Produktivitätsgewinne durch kürzere Arbeitszeiten
Dass die große Mehrheit der Vollzeitbeschäftigten sich eine Vier-Tage-Woche bei gleichbleibendem Lohn wünscht, ist nach Einschätzung der Forschenden keine grundsätzliche Hürde für eine Arbeitszeitverkürzung. Bisherige Forschung weist darauf hin, dass Arbeitnehmer bei einer Vier-Tage-Woche produktiver arbeiten, wodurch ein Lohnausgleich kompensiert werden könne, betonen Lott und Windscheid. „Insofern handelt es sich bei der Vier-Tage-Woche um ein Arbeitszeitarrangement, das nicht nur betriebliche Gewinne verspricht, sondern auch individuell breit favorisiert wird“, schreiben die Forschenden. „Eine Verbesserung der subjektiven Zeitautonomie stellt dabei zugleich als wichtiger Aspekt von Arbeitgeberattraktivität einen Mehrwert bei der Gewinnung von Fachkräften dar.“
Weitere Vorteile sehen Lott und Windscheid für die Gesellschaft insgesamt – darin, dass sich Beschäftigte besser regenerieren können, Familie und Beruf besser miteinander vereinbaren und eher gesund bleiben. „Es spricht daher viel dafür, dass Entscheidungsträger*innen in Politik, bei den Sozialpartnern sowie in Betrieben das Modell der Vier-Tage-Woche als Instrument zur Behebung des Fachkräftemangels, zur Stabilisierung von Sozialkassen, zur Vereinbarkeit von Familie und Beruf sowie zur Gesunderhaltung von Beschäftigten in Erwägung ziehen und den verbreiteten Wunsch danach unter den Erwerbstätigen ernst nehmen sollten“, schreiben die Forschenden.

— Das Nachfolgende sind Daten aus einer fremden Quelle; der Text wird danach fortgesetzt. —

[src/rtl/trig_pkg.sv]
// Shared sizing, per-channel state encoding and coax line levels for the
// detector-side coax trigger transmitter.
package trig_pkg;
  localparam int NCHAN = 16;
  localparam int CNTW  = 32;
  localparam int TW    = 8;
  localparam int SELW  = $clog2(NCHAN);

  // The trigger board inverts its inputs: an idle line sits high.
  localparam logic COAX_IDLE = 1'b1;

  typedef enum logic [1:0] {
    IDLE  = 2'd0,
    PULSE = 2'd1,
    HOLD  = 2'd2
  } chan_state_t;
endpackage

[src/rtl/coax_trig_tx_if.sv]
// Slow-control snapshot port: 4-phase req/ack with a channel select and the
// captured counter value.
interface coax_trig_tx_if;
  import trig_pkg::*;

  logic            snap_req;
  logic [SELW-1:0] count_sel;
  logic            snap_ack;
  logic [CNTW-1:0] count_out;

  modport master (output snap_req, count_sel, input snap_ack, count_out);
  modport slave  (input snap_req, count_sel, output snap_ack, count_out);
endinterface

[src/rtl/coax_tx_chan.sv]
// One coax channel: IDLE/PULSE/HOLD sequencer with a shared width/holdoff
// down-counter and a saturating fired-pulse counter.
module coax_tx_chan
  import trig_pkg::*;
(
  input  logic            clk_adc,
  input  logic            reset,
  input  logic            fire_req,
  input  logic            clear,
  input  logic [TW-1:0]   pulse_width,
  input  logic [TW-1:0]   holdoff,
  output logic            coax,
  output logic            busy,
  output logic            dropped,
  output logic [CNTW-1:0] cnt
);
  chan_state_t     state_reg, state_next;
  logic [TW-1:0]   tmr_reg, tmr_next;
  logic [TW-1:0]   hlat_reg, hlat_next;
  logic [CNTW-1:0] cnt_reg;
  logic            coax_reg;
  logic            busy_reg;
  logic            fire;

  always_comb begin
    state_next = state_reg;
    tmr_next   = tmr_reg;
    hlat_next  = hlat_reg;
    fire       = 1'b0;
    case (state_reg)
      IDLE: begin
        if (fire_req) begin
          // Width and holdoff are frozen here so a pulse in flight ignores later edits.
          state_next = PULSE;
          tmr_next   = (pulse_width == '0) ? TW'(1) : pulse_width;
          hlat_next  = holdoff;
          fire       = 1'b1;
        end
      end
      PULSE: begin
        if (tmr_reg <= TW'(1)) begin
          if (hlat_reg != '0) begin
            state_next = HOLD;
            tmr_next   = hlat_reg;
          end else begin
            state_next = IDLE;
            tmr_next   = '0;
          end
        end else begin
          tmr_next = tmr_reg - TW'(1);
        end
      end
      HOLD: begin
        if (tmr_reg <= TW'(1)) begin
          state_next = IDLE;
          tmr_next   = '0;
        end else begin
          tmr_next = tmr_reg - TW'(1);
        end
      end
      default: begin
        state_next = IDLE;
        tmr_next   = '0;
      end
    endcase
  end

  assign dropped = fire_req && (state_reg != IDLE);

  always_ff @(posedge clk_adc) begin
    if (reset) begin
      state_reg <= IDLE;
      tmr_reg   <= '0;
      hlat_reg  <= '0;
      cnt_reg   <= '0;
      coax_reg  <= COAX_IDLE;
      busy_reg  <= 1'b0;
    end else begin
      state_reg <= state_next;
      tmr_reg   <= tmr_next;
      hlat_reg  <= hlat_next;
      coax_reg  <= (state_next == PULSE) ? ~COAX_IDLE : COAX_IDLE;
      busy_reg  <= (state_next != IDLE);
      if (clear)
        cnt_reg <= '0;
      else if (fire && (cnt_reg != '1))
        cnt_reg <= cnt_reg + CNTW'(1);
    end
  end

  assign coax = coax_reg;
  assign busy = busy_reg;
  assign cnt  = cnt_reg;
endmodule

[src/rtl/coax_trig_tx.sv]
// Coax trigger transmitter top: edge detect, NCHAN channel instances,
// saturating drop tally and the 4-phase counter snapshot port.
module coax_trig_tx
  import trig_pkg::*;
(
  input  logic             clk_adc,
  input  logic             reset,
  input  logic [NCHAN-1:0] hit_in,
  input  logic [NCHAN-1:0] chan_enable,
  input  logic             test_fire,
  input  logic [TW-1:0]    pulse_width,
  input  logic [TW-1:0]    holdoff,
  output logic [NCHAN-1:0] coax_out,
  output logic [NCHAN-1:0] busy,
  input  logic             clear_counts,
  coax_trig_tx_if.slave    snap,
  output logic [CNTW-1:0]  drop_count
);
  localparam int POPW = $clog2(NCHAN + 1);

  logic [NCHAN-1:0] hit_d_reg;
  logic [NCHAN-1:0] fire_req;
  logic [NCHAN-1:0] dropped;
  logic [CNTW-1:0]  cnt_arr [NCHAN];
  logic [POPW-1:0]  drop_pop;
  logic [CNTW:0]    drop_sum;
  logic [CNTW-1:0]  drop_count_reg;
  logic             snap_ack_reg;
  logic [CNTW-1:0]  count_out_reg;

  // A level held high fires once; test_fire hits every enabled channel.
  assign fire_req = chan_enable & ((hit_in & ~hit_d_reg) | {NCHAN{test_fire}});

  generate
    for (genvar gi = 0; gi < NCHAN; gi++) begin : g_chan
      coax_tx_chan u_chan (
        .clk_adc     (clk_adc),
        .reset       (reset),
        .fire_req    (fire_req[gi]),
        .clear       (clear_counts),
        .pulse_width (pulse_width),
        .holdoff     (holdoff),
        .coax        (coax_out[gi]),
        .busy        (busy[gi]),
        .dropped     (dropped[gi]),
        .cnt         (cnt_arr[gi])
      );
    end
  endgenerate

  always_comb begin
    drop_pop = '0;
    for (int i = 0; i < NCHAN; i++)
      drop_pop = drop_pop + POPW'(dropped[i]);
  end

  assign drop_sum = {1'b0, drop_count_reg} + {{(CNTW + 1 - POPW){1'b0}}, drop_pop};

  always_ff @(posedge clk_adc) begin
    if (reset) begin
      hit_d_reg      <= '0;
      drop_count_reg <= '0;
    end else begin
      hit_d_reg <= hit_in;
      if (clear_counts)
        drop_count_reg <= '0;
      else if (drop_sum[CNTW])
        drop_count_reg <= '1;
      else
        drop_count_reg <= drop_sum[CNTW-1:0];
    end
  end

  // Capture only on a fresh request; select changes while acked are ignored.
  always_ff @(posedge clk_adc) begin
    if (reset) begin
      snap_ack_reg  <= 1'b0;
      count_out_reg <= '0;
    end else if (snap.snap_req && !snap_ack_reg) begin
      snap_ack_reg  <= 1'b1;
      count_out_reg <= cnt_arr[snap.count_sel];
    end else if (!snap.snap_req && snap_ack_reg) begin
      snap_ack_reg <= 1'b0;
    end
  end

  assign snap.snap_ack  = snap_ack_reg;
  assign snap.count_out = count_out_reg;
  assign drop_count     = drop_count_reg;
endmodule

[src/flat_wrapper.sv]
// flat-port wrapper written by rule: the top's interface ports become plain ports
module coax_trig_tx_flat import trig_pkg::*;
  (clk_adc, reset, hit_in, chan_enable, test_fire, pulse_width, holdoff, coax_out, busy, clear_counts, drop_count, snap_snap_req, snap_count_sel, snap_snap_ack, snap_count_out);
  coax_trig_tx_if snap_i ();
  input  logic clk_adc;
  input  logic reset;
  input  logic [NCHAN-1:0] hit_in;
  input  logic [NCHAN-1:0] chan_enable;
  input  logic test_fire;
  input  logic [TW-1:0] pulse_width;
  input  logic [TW-1:0] holdoff;
  output logic [NCHAN-1:0] coax_out;
  output logic [NCHAN-1:0] busy;
  input  logic clear_counts;
  output logic [CNTW-1:0] drop_count;
  input wire logic [$bits(snap_i.snap_req)-1:0] snap_snap_req;
  input wire logic [$bits(snap_i.count_sel)-1:0] snap_count_sel;
  output wire logic [$bits(snap_i.snap_ack)-1:0] snap_snap_ack;
  output wire logic [$bits(snap_i.count_out)-1:0] snap_count_out;
  assign snap_i.snap_req = snap_snap_req;
  assign snap_i.count_sel = snap_count_sel;
  assign snap_snap_ack = snap_i.snap_ack;
  assign snap_count_out = snap_i.count_out;
  coax_trig_tx u_core (.clk_adc(clk_adc), .reset(reset), .hit_in(hit_in), .chan_enable(chan_enable), .test_fire(test_fire), .pulse_width(pulse_width), .holdoff(holdoff), .coax_out(coax_out), .busy(busy), .clear_counts(clear_counts), .snap(snap_i), .drop_count(drop_count));
endmodule
[config.mk]
export PLATFORM = sky130hd
export DESIGN_NAME = coax_trig_tx_flat
export DESIGN_NICKNAME = d
export VERILOG_FILES = /design/src/rtl/trig_pkg.sv /design/src/rtl/coax_trig_tx_if.sv /design/src/rtl/coax_tx_chan.sv /design/src/rtl/coax_trig_tx.sv /design/src/flat_wrapper.sv
export SDC_FILE = /design/constraint.sdc
export NUM_CORES = 2
export LEC_CHECK = 0
export BUFFER_PORTS_ARGS = -buffer_cell sky130_fd_sc_hd__buf_2
export CORE_MARGIN = 5
export CORE_UTILIZATION = 40
export CTS_CLUSTER_DIAMETER = 30
export DETAILED_ROUTE_END_ITERATION = 16
export GPL_ROUTABILITY_DRIVEN = 0
export HOLD_SLACK_MARGIN = 0.1
export PLACE_DENSITY = 0.65
export RECOVER_POWER = 25
export SETUP_SLACK_MARGIN = 0.3
export SYNTH_ARGS = -nofsm -noshare
export SYNTH_HDL_FRONTEND = slang
export SYNTH_SLANG_ARGS = --single-unit
[constraint.sdc]
create_clock -name clk_adc -period 13.7 [get_ports clk_adc]
set_clock_uncertainty 0.05 [all_clocks]
set_input_delay 4.11 -clock clk_adc [delete_from_list [all_inputs] [get_ports clk_adc]]
set_output_delay 4.11 -clock clk_adc [all_outputs]
set_load 0.02 [all_outputs]
# After elaboration in Yosys (flattened, before gate mapping)
# Index checks and enable logic that the tools add are counted.
op_classes:
  add_sub_neg: 48
  eq_ne: 80
  n_mux: 215
  bitwise_logic: 5
  n_lt_le_gt_ge: 17
  reduce_logical: 119
ops:
  columns: ["operator", "n"]
  rows:
  - ["8-bit 2-to-1 mux", 65]
  - ["32-bit by 1-bit adder with 32-bit output, second input constant", 16]
  - ["32-bit inequality test, second input constant", 16]
  - ["8-bit case mux with 3 select lines", 16]
  - ["32-bit binary-select mux with 4-bit select", 1]
  - ["8-bit by 1-bit less-or-equal comparator with 1-bit output, second input constant", 16]
  - ["2-bit 2-to-1 mux", 64]
  - ["8-bit nonzero test", 16]
  - ["8-bit by 1-bit subtractor with 8-bit output, second input constant", 16]
  - ["32-bit 2-to-1 mux", 3]
  - ["2-bit case mux with 3 select lines", 16]
  - ["5-bit by 1-bit adder with 5-bit output", 14]
  - ["2-bit nonzero test", 33]
  - ["2-bit by 1-bit == test with 1-bit output, second input constant", 32]
  - ["1-bit 2-to-1 mux", 50]
  - ["1-bit logical AND", 34]
  - ["32-bit by 5-bit adder with 33-bit output", 1]
  - ["16-bit bitwise AND", 2]
  - ["2-bit == test, second input constant", 16]
  - ["2-bit zero test", 16]
  - ["2-bit by 1-bit inequality test with 1-bit output, second input constant", 16]
  - ["2-bit AND reduction", 16]
  - ["16-bit inverter", 1]
  - ["16-bit OR", 1]
  - ["6 further kinds", 7]
totals:
  output_inout_bits: 97
  reg_bits: 913
  wordCells: 584

# Logic depth before layout (Yosys ltp)
logic_depth:
  depth_word: 22
  depth_mapped: 26

# Hierarchy
# A second synthesis with hierarchy kept.
hier_totals:
  hier_cells: 6147
  area_unflattened_um2: 50961.4
modules_own_cells:
  columns: ["module", "cells_per_inst", "n_inst", "area_each_um2"]
  rows:
  - ["coax_tx_chan at u_core.g_chan[0].u_chan ...", 342, 15, 2721.4]
  - ["coax_trig_tx", 682, 1, 7402.1]
  - ["coax_tx_chan at u_core.g_chan[9].u_chan", 335, 1, 2738.9]

# Worst setup path after synthesis
# Ideal clock, no wire load.
synth_timing:
  path_kind: "in2reg"
  startpoint: "in test_fire"
  endpoint: "reg u_core.drop_count_reg[18] (netlist: u_core.drop_count[18])"
  setup_time_ns: 0.070
  path_slack_ns: 3.489
  stages: 23
  n_path_buf: 5
  t_arrival_ns: 10.090
  cell_sequence: "buf_2 > buf_2 > clkbuf_1 > o21ai_0 > nor2_1 > ha_1 > inv_1 > fa_1 > fa_1 > fa_1 > inv_1 > fa_1 > fa_1 > inv_1 > fa_1 > fa_1 > nor2b_1 > o31a_1 > o211ai_1 > or3_1 > buf_2 > buf_1 > a21oi_1"
synth_via:
  elab_chain_len: 20
synth_lines:
  columns: ["element", "line_no", "source"]
  rows:
  - ["start, declared", "flat_wrapper.sv:9", "input logic test_fire;"]
  - ["16-bit OR (*)", "coax_trig_tx.sv:32", "assign fire_req = chan_enable & ((hit_in & ~hit_d_reg) | {NCHAN{test_fire}});"]
  - ["16-bit bitwise AND (*)", "coax_trig_tx.sv:32", null]
  - ["1-bit logical AND", "coax_tx_chan.sv:68", "assign dropped = fire_req && (state_reg != IDLE);"]
  - ["1-bit by 1-bit adder with 2-bit output", "coax_trig_tx.sv:54", "drop_pop = drop_pop + POPW'(dropped[i]);"]
  - ["5-bit by 1-bit adder with 5-bit output (13 in series)", "coax_trig_tx.sv:54", null]
  - ["5-bit by 1-bit adder with 5-bit output (*)", "coax_trig_tx.sv:54", null]
  - ["32-bit by 5-bit adder with 33-bit output (*)", "coax_trig_tx.sv:57", "assign drop_sum = {1'b0, drop_count_reg} + {{(CNTW + 1 - POPW){1'b0}}, drop_pop};"]
  - ["32-bit 2-to-1 mux (*)", "coax_trig_tx.sv:67", "else if (drop_sum[CNTW])"]
  - ["end signal, assigned", "coax_trig_tx.sv:70", "drop_count_reg <= drop_sum[CNTW-1:0];"]
  - ["end, declared", "coax_trig_tx.sv:27", "logic [CNTW-1:0] drop_count_reg;"]
# Mark *: on every way between the ends. The rest lies on a longest branch, timed or not.
# A chain may end at the register's enable or synchronous reset.

==> flow_summary.json <==
{
  "setup_tns_ns": 0,
  "ys.flop_type": "dfxtp_1",
  "nets": 6403,
  "cpMostUsedCell": "clkbuf_1",
  "async_reset_ff_frac": 0,
  "wirelength_mm": 175,
  "finalSetupViolCount": 0,
  "max-slew-margin-rel": -1.58,
  "drtPass1Iterations": 6,
  "fmax_mhz": 85.3,
  "synth_area_per_cell_sq_um": 8.19,
  "drv_slew": 385,
  "ctsHoldBuffers": 0,
  "grt_pass1_wl_mm": 270,
  "yosys.cell_types.count": 94,
  "cts_tree": "done",
  "yosysSeqAreaShare": 0.355,
  "cts_root_buffer": "clkbuf_16",
  "drv_cap": 7,
  "start_util": 0.403,
  "grt_max_degree": 169,
  "violations": "max-capacitance violations, max-slew violations",
  "critPathLaunch": "reset",
  "timing.hold.ws_ns": 0.417,
  "grtUsageTotal": 0.245,
  "sw_frac_of_total": 0.285,
  "antenna_found_initial": 9,
  "crit_family": "buffers and inverters",
  "ys_ff_latch": 913,
  "critical_path_arrival_ns": 12.19,
  "status": "finished, violations left",
  "largest_reg_flops": 512,
  "areaGrowthSynthToFinish_pct": 18.9,
  "finalCritPeriodShare": 0.856,
  "end_kind": "flip-flop",
  "worstHoldStart": "u_core.g_chan[0].u_chan.hlat_reg[0]",
  "p_int_mw": 7.18,
  "start_kind": "input port",
  "viasPerCell": 6.31,
  "clk_path_buf_depth": 3,
  "p_seq_frac": 0.299,
  "hold_depth": 2,
  "post-cts-setup-buffers": 0,
  "path_buf_inv": 4,
  "numCtsBuffers": 224,
  "crit_required_ns": 14.17,
  "clock-sinks": 913,
  "grt.overflow.total": 0,
  "antenna_left": 0,
  "die_area_sq_mm": 0.136,
  "synth_area_sq_mm": 0.0515,
  "syn_inst": 6283,
  "port_buffers": 153,
  "hold_class": "flip-flop to flip-flop",
  "path_max_fanout": 77,
  "min_to": "u_core.g_chan[0].u_chan.hlat_reg[0]",
  "die_w_um": 369,
  "dp_hpwl_mm": 120,
  "r2r_cells": 19,
  "ctsResizeCount": 0,
  "post-route-util": 0.479,
  "clock_latency_ns": 0.86,
  "p_comb_frac": 0.137,
  "num_rows": 131,
  "synth-edff-count": 0,
  "route.detailed.drc": 0,
  "crit_slowest_cell": "clkbuf_1",
  "syn_nets": 6410,
  "drive_gt1_frac": 0.129,
  "h-tree-depth": 4,
  "r2r-start": "u_core.hit_d_reg[1]",
  "avgRoutedWirePerCell_um": 21.5,
  "core_area_sq_mm": 0.128,
  "ff2ff_setup_slack_ns": 6.26,
  "io_pins": 154,
  "p_switching_mw": 2.87,
  "peakVddDrop_uv": 116,
  "path_cells": "clkbuf_1 > clkbuf_1 > clkbuf_1 > buf_4 > nor2_1 > o21ai_0 > a21o_1 > o21ai_0",
  "clkPwrFrac": 0.564,
  "die_h_um": 369,
  "yosysWarnings": 0,
  "worst_r2r_endpoint": "u_core.drop_count[6]",
  "path_class": "input port to flip-flop",
  "vias": 51400,
  "cp_slowest_stage_delay_ns": 2.81,
  "p_leak_nw": 20.3,
  "power_density_mw_per_mm2": 164,
  "hold_viol": 0,
  "grt_setup_unrepaired": "no",
  "grt_pass1_vias": 46600,
  "cts.reportedPaths.clkPinSlew_ns": 0.05,
  "worst_pin_slew_ns": 3.88,
  "drt_iter0_drc": 6463,
  "finalCriticalPeriod_ns": 11.72
}
Yosys cell counts, types with 16 or more instances:
cell	count	area (sq um)
o211ai_1	47	353
nor3_1	128	641
buf_4	32	240
nand2b_1	18	113
o211a_1	20	200
inv_1	175	657
mux4_2	128	2880
o21ai_0	343	1720
nor4_1	112	701
xor2_1	51	447
a211oi_1	29	218
and4_1	70	613
nand4_1	149	932
o31ai_1	153	1150
buf_2	16	80.1
or4_1	194	1460
nand3_1	237	1190
a31oi_1	64	400
a21o_1	26	195
dfxtp_1	913	18300
a22oi_1	72	541
o41ai_1	17	149
a2111oi_0	26	228
a221oi_1	16	140
buf_1	32	120
or3_1	275	1720
o2111ai_1	24	210
mux2_2	21	236
a211o_1	21	184
clkbuf_1	372	1400
nor2b_1	55	344
nor2_1	316	1190
ha_1	59	738
nand2_1	730	2740
a21oi_1	677	3390
xnor2_1	92	806
mux2i_1	84	841
o21a_1	32	240
o22ai_1	17	106
or2_2	45	282
and3_1	73	457
nor3b_1	33	248
and2_1	30	188
worst max path at each step:
stage | to | slack (ns) | cells past startpoint
floorplan | u_core.drop_count[18] | 3.49 | 23
global placement | u_core.drop_count[1] | 2.37 | 18
detailed placement | u_core.drop_count[6] | 2.22 | 18
CTS | u_core.drop_count[6] | 3.03 | 18
global route | u_core.g_chan[6].u_chan.busy | 1.40 | 8
finish | u_core.g_chan[6].u_chan.busy | 1.98 | 8
metrics by stage:
stage	total power, mW	worst slack (ns)	area [sq um]	cells
5_1_grt	10.4	1.40	61200	8134
4_1_cts	10.1	3.03	61300	8132
2_1_floorplan	4.05	3.49	51500	6283
6_report	10.0	1.98	61200	8136
3_5_place_dp	4.39	2.22	53000	7712
3_3_place_gp	4.37	2.37	53000	7712
placed cells by master (no fill, tap or decap), drive strengths merged, types with 55 or more instances in the layout:
cell and count:
nor2b 55, nand3 237, o31ai 157, mux4 128, o21ai 348, inv 188, nor4 120, or3 275
a22oi 72, dfxtp 913, a21oi 678, buf 185, xnor2 92, nand2 730, a31oi 64, nand4 150
or4 195, ha 59, nor3 128, and4 70, mux2i 84, clkbuf 312, nor2 316, and3 73
clkinv 63
tightest hold or removal path: stages (launching register included):
cell     delay [ns]
dfxtp_1        0.31
nand2_1        0.05
a21oi_1        0.05
per-layer routing:
metal / wire, um / vias up / GRT usage
met4: 7370 / 6 / 0.106
met5: 32 / - / 0
met2: 76300 / 2501 / 0.371
met3: 16200 / 438 / 0.0550
li1: - / 23700 / -
met1: 75100 / 24700 / 0.337
power groups by stage:
stage | combinational, mW | sequential (mW) | clock, mW
2_1_floorplan | 1.09 | 2.96 | 0
3_3_place_gp | 1.33 | 3.04 | 0
3_5_place_dp | 1.35 | 3.04 | 0
4_1_cts | 1.36 | 2.99 | 5.72
5_1_grt | 1.52 | 3.02 | 5.89
6_report | 1.38 | 3.00 | 5.66
cell type report:
cell class | count | area, sq um
antenna | 4 | 10.0
clock buffer | 277 | 6160
clock inverter | 143 | 2070
fill | 12000 | 66500
inverter | 177 | 664
multi-input combinational | 4740 | 30700
sequential | 913 | 18300
tap | 1662 | 2080
timing repair buffer | 220 | 1230
cell families after synthesis:
| group | synth area share |
|---|---|
| simple gates | 0.262 |
| compound gates | 0.214 |
| flops | 0.355 |
| buf+inv | 0.0488 |
| mux | 0.0769 |
| xor+xnor | 0.0243 |
| fa+ha+maj | 0.0186 |
Power figures use the tool's default switching activity.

Jedoch müssen bei einer Vier-Tage-Woche auch die Arbeitsmenge und die Arbeitsabläufe angepasst werden. Ansonsten könnte sich eine Arbeitszeitverkürzung negativ auf die Motivation und das Wohlergehen der Beschäftigten auswirken. „Für eine wirkungsvolle Umsetzung braucht es verbindliche Vertretungsregelungen, mehr Personal sowie eine angepasste Arbeitsorganisation, z.B. Erreichbarkeitsregeln im Kundenkontakt, und eine verringerte Arbeitsmenge, z.B. durch Automatisierungsprozesse“, schreiben Lott und Windscheid. Ein weiterer wichtiger Punkt: Mehr und verlässliche öffentliche Kinderbetreuung sei auch dann nötig, wenn künftig deutlich mehr Beschäftigte vier Tage die Woche arbeiten.